Mechanistic aspects of ascorbate inhibition of human
immunodeficiency virus.
Chem Biol Interact 1994 Jun;91(2-3):207-15 (ISSN: 0009-2797)
Harakeh S; Niedzwiecki A; Jariwalla RJ
Viral Carcinogenesis and Immunology Program, Linus Pauling Institute of
Science and Medicine, Palo Alto, CA 94306.

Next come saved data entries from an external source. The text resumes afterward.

==> src/design/wclt_pkg.sv <==
// Shared types, constants and control structs of the channel level tracker.
package wclt_pkg;

  localparam int CHANNELS = 13;
  localparam int IDX_W    = (CHANNELS > 1) ? $clog2(CHANNELS) : 1;

  typedef enum logic [1:0] {
    CMD_SAMPLE = 2'd0,
    CMD_TICK   = 2'd1,
    CMD_START  = 2'd2,
    CMD_STOP   = 2'd3
  } cmd_t;

  typedef logic signed [23:0] sum_t;
  typedef logic        [15:0] count_t;
  typedef logic signed [15:0] level_t;

  localparam level_t LEVEL_FLOOR = -16'sd29440;
  localparam count_t COUNT_MAX   = 16'hFFFF;

  // serial divider: quotient is offset by 2**17 so the dividend is never negative
  localparam int DIV_STEPS = 18;
  localparam int STEP_W    = $clog2(DIV_STEPS);

  // dwell decay: floor(x / 5) as (x * ceil(2**22 / 5)) >> 22 with x = 4*L + 5*2**17,
  // exact for x < 2**22
  localparam logic [19:0] DWELL_OFS   = 20'd655360;
  localparam logic [19:0] DWELL_RECIP = 20'd838861;
  localparam int          DWELL_SHIFT = 22;

  localparam logic signed [17:0] DWELL_DROP = 18'sd5888;
  localparam logic signed [17:0] IDLE_DROP  = 18'sd128;

  // intensity: floor(t / 70) as (t * ceil(2**22 / 70)) >> 22, exact for t < 2**16
  localparam logic [15:0] INT_RECIP = 16'd59919;
  localparam int          INT_SHIFT = 22;

  typedef enum logic [1:0] {
    MODE_AVG,
    MODE_DWELL,
    MODE_HOLD
  } mode_t;

  typedef enum logic [2:0] {
    ST_IDLE,
    ST_LOAD,
    ST_PREP,
    ST_DIV,
    ST_FIN,
    ST_EMIT
  } state_t;

  typedef struct packed {
    logic sample;
    logic start;
    logic stop;
    logic tick;
    logic load;
    logic prep;
    logic step;
    logic fin;
    logic emit;
    logic advance;
  } ctl_cmd_t;

  typedef struct packed {
    logic active;
    logic is_last;
    logic skip_div;
    logic div_done;
    logic out_free;
  } ctl_sts_t;

endpackage

==> src/design/wclt_ctrl.sv <==
// Tracker controller: command decode and the per-channel frame walk sequence.
module wclt_ctrl (
  input  logic               clk,
  input  logic               rst,
  input  logic               item_valid,
  output logic               item_ready,
  input  wclt_pkg::cmd_t     op,
  input  wclt_pkg::ctl_sts_t sts,
  output wclt_pkg::ctl_cmd_t ctl
);
  import wclt_pkg::*;

  state_t state;
  state_t state_next;
  logic   take;

  assign take = item_valid && (state == ST_IDLE);

  always_ff @(posedge clk) begin
    if (rst) begin
      state <= ST_IDLE;
    end else begin
      state <= state_next;
    end
  end

  always_comb begin
    state_next = state;
    case (state)
      ST_IDLE: begin
        if (take && (op == CMD_TICK) && sts.active) begin
          state_next = ST_LOAD;
        end
      end
      ST_LOAD: state_next = ST_PREP;
      ST_PREP: state_next = sts.skip_div ? ST_FIN : ST_DIV;
      ST_DIV: begin
        if (sts.div_done) begin
          state_next = ST_FIN;
        end
      end
      ST_FIN: state_next = ST_EMIT;
      ST_EMIT: begin
        if (sts.out_free) begin
          state_next = sts.is_last ? ST_IDLE : ST_LOAD;
        end
      end
      default: state_next = ST_IDLE;
    endcase
  end

  always_comb begin
    ctl        = '0;
    item_ready = 1'b0;
    case (state)
      ST_IDLE: begin
        item_ready = 1'b1;
        ctl.sample = take && (op == CMD_SAMPLE);
        ctl.tick   = take && (op == CMD_TICK) && sts.active;
        ctl.start  = take && (op == CMD_START);
        ctl.stop   = take && (op == CMD_STOP);
      end
      ST_LOAD: ctl.load = 1'b1;
      ST_PREP: ctl.prep = 1'b1;
      ST_DIV:  ctl.step = 1'b1;
      ST_FIN:  ctl.fin  = 1'b1;
      ST_EMIT: begin
        ctl.emit    = sts.out_free;
        ctl.advance = sts.out_free && !sts.is_last;
      end
      default: ctl = '0;
    endcase
  end

endmodule

==> config.mk <==
export PLATFORM = sky130hd
export DESIGN_NAME = wclt_ctrl
export DESIGN_NICKNAME = d
export VERILOG_FILES = /design/src/design/wclt_pkg.sv /design/src/design/wclt_ctrl.sv
export SDC_FILE = /design/constraint.sdc
export NUM_CORES = 1
export LEC_CHECK = 0
export BUFFER_PORTS_ARGS = -buffer_cell sky130_fd_sc_hd__buf_2
export CAP_MARGIN = 20
export CORE_AREA = 3 3 40 42
export DETAILED_ROUTE_END_ITERATION = 12
export DIE_AREA = 0 0 43 45
export SLEW_MARGIN = 20
export SYNTH_ARGS = -nofsm -noshare
export SYNTH_HDL_FRONTEND = slang
export SYNTH_SLANG_ARGS = --single-unit
==> constraint.sdc <==
create_clock -name clk -period 1.4 [get_ports clk]
set_input_delay 0.07 -clock clk [delete_from_list [all_inputs] [get_ports clk]]
set_output_delay 0.07 -clock clk [all_outputs]
set_load 0.05 [all_outputs]
==> qor.csv <==
metric;value;unit
slew margin rel.;83.28;%
H-tree levels;1;
Synth Register Bits;3;
initial antenna violation count;0;
unrepaired setup endpoints after global routing;true;
final core utilization;40.80;%
cell count after synthesis;39;
Final GP Congestion;0.7237;
Setup violations, final;0;
largest register by flop count;state;
Synth Area in XOR/XNOR;0;%
first-pass GRT wire length;1366;um
crit end category;primary output;
Largest register FFs;3;
Area after DPL;449.2;um2
Max Slew Vio Count;0;
CP Launch Type;register;
die area;1935;um2
Syn Area/Cell;7.636;um2
Core ar.;1285;um2
Hold Crit Class;input pin to register;
clock buffer depth;2;
chip width;43;um
register area share after synthesis;20.17;%
Worst-Skew Late Latency;0.23;ns
leakage;0.2410;nW
CP Data Arrival Time;1.32;ns
Die Height;45;um
compound-cell area share of the yosys netlist;13.03;%
fill count;138;
drt pass-1 iters;3;
multiplexer share of the synthesized area;3.782;%
Setup CP Type;register to primary output;
minimum clock period;1.387;ns
Clock Sinks;3;
area leader, netlist;dfxtp_1;
Finished Cell Area;524.3;um2
vias per cell;4.481;
vias in the first global route;328;
measured slew at the worst slew-check pin;0.2525;ns
Synth Flop Type;dfxtp_1;
largest family of logic cells by synthesized area;simple AND/OR/NAND/NOR gates;
DRT antenna net count;0;
CTS tree;built;
# Max-Cap Violations;0;
area delta synth->final;76.05;%
share of the synthesized area in the top cell type;20.17;%
Mapped Nets;49;
Placed Cells;74;
DRT Wirelength;783;um
drt initial violations;2;
I/O pins;21;
clk_skew;0.001067;ns
Regs by FF count;state: 3 flops;
ranking of synthesized cells by area;dfxtp_1, nor3b_1, nor3_1;
Worst EP required;1.33;ns
Synthesis Warnings;0;
hold_buf cts;0;
FF/Latch Area;66.31;um2
P per Cell Area;1143;nW/um2
Worst VDD drop;604.0;uV
Root Buffer;clkbuf_4;
# diodes;0;
Starting Density;23.17;%
Place WS;0.1131;ns
Remaining DRCs;0;
CTS Buf Count;3;
most instantiated cells after synthesis;nor2_1, nand2_1, nor3_1, nor3b_1;
total power;0.0005991;W
std cell rows;13;
Hold Fails Final Rpt;0;
Unique masters post-synth;20;
top-count cell post-synth;nor2_1;
CP Max Fanout;8;
final cell count without fillers;81;
Final #Nets;77;
EDFF count, synth;0;
area of the multi-input gates;252.7;um2
Mapped Area;297.8;um2
total grt overflow;0;
fin crit share;99.04;%
status;finished clean;
Post-synth ARST share;0;%
Port Buffers;20;
Adder-Cell Fraction of Synth Area;0;%
Detail Placement HPWL;641.1;um
largest net degree at the start of global routing;11;
Avg WL per Cell;9.667;um
simple-gate share of the synthesized area;54.20;%
ratio of cells with drive above 1 in the final layout;60.61;%
final setup margin;0.01348;ns
GRT Total Usage;9.326;%
Clock transition at path regs;0.03;ns
Max Clk Rate;721.2;MHz
Vias;363;
## per-stage QoR
| step | hold slack [ns] | setup TNS (ns) |
|---|---|---|
| 2_1_floorplan | 0.1391 | -1.360 |
| 3_3_place_gp | 0.2854 | 0 |
| 3_5_place_dp | 0.2817 | 0 |
| 4_1_cts | 0.02989 | -0.001846 |
| 5_1_grt | 0.04417 | -0.06149 |
| 6_report | 0.04049 | 0 |
## cell families after synthesis
logic type             Yosys count
and+or+nand+nor                 26
AOI/OAI and AO/OA                6
DFF                              3
buffers and inverters            3
muxes                            1
## final timing paths
check,start,endpoint,slack [ns],cells past startpoint
worst max register to register,state[0],state[2],0.31,4
worst min register to register,state[2],state[1],0.54,1
worst min-delay path,rst,state[2],0.04,2
worst max-delay path,state[0],ctl[8],0.01,4
## worst max-delay path: stages, from the launching register on
cell     delay, ns
dfxtp_4       0.37
nor3_4        0.26
nand2_4       0.10
nor3b_4       0.18
buf_6         0.18
## report_power, final
part	internal (W)	leakage, nW	switching, W
sequential	0.000101	0.0261	0.0000300
clock	0.000106	0.0150	0.0000387
combinational	0.000128	0.200	0.000194
total	0.000336	0.241	0.000263
## cell type report
type	count	area share, %
multi-input combinational	33	48.21
timing repair buffer	26	30.55
sequential	3	12.65
clock buffer	4	5.012
tap	15	3.580
## layer usage
layer	wire, um	track usage (%)	up-vias
met5	0	0	-
met4	0	7.229	0
met3	68	3.586	0
met2	369	13.17	13
met1	345	11.33	154
li1	-	-	196
## layout by cell type (no fill, tap or decap)
| cell | count |
|---|---|
| clkbuf_1 | 1 |
| buf_2 | 17 |
| a21oi_1 | 3 |
| nor2_1 | 4 |
| nor3b_2 | 1 |
| nand2_1 | 4 |
| nand4b_1 | 1 |
| nand3b_1 | 1 |
| nor2_2 | 1 |
| buf_4 | 7 |
| nand2_4 | 1 |
| buf_6 | 2 |
| clkbuf_4 | 3 |
| a22oi_1 | 1 |
| nor4_2 | 1 |
| mux2_1 | 1 |
| or2b_1 | 1 |
| dfxtp_4 | 1 |
| nor3b_1 | 3 |
| nor3b_4 | 1 |
| nor3_4 | 2 |
| nand2b_1 | 2 |
| o31a_1 | 1 |
| nor3_1 | 2 |
| o21a_1 | 1 |
| nor3_2 | 1 |
| dfxtp_2 | 2 |
## what timing repair did
action	4_1_cts	5_1_grt
buffers inserted	0	3
gates resized for setup	6	5
setup endpoints to repair	6	4
pin swaps	1	2
Note: power is estimated with default switching activity, not from simulation.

We have investigated the molecular basis of the inhibitory effect of
ascorbate (vitamin C) on human immunodeficiency virus (HIV) expression
in unstimulated chronically infected and reporter cell lines. Comparison
of intracellular HIV RNA and protein patterns of ascorbate-treated cells
with corresponding patterns of untreated controls, did not show significant
differences in the synthesis or processing of individual viral RNA and
polypeptides, indicating that the inhibitory effect of ascorbate is not
directed at steps of viral transcription or translation. Enzyme assays
on cell extracts showed that the activity of an HIV LTR-directed reporter
protein made in ascorbate-treated cells was reduced to approximately 11%
relative to that of untreated control. These results, combined with previous
observations on the suppression of HIV RT activity, are consistent with
a mechanism of action in which ascorbate exerts a posttranslational inhibitory
effect on HIV by causing impairment of enzymatic activity.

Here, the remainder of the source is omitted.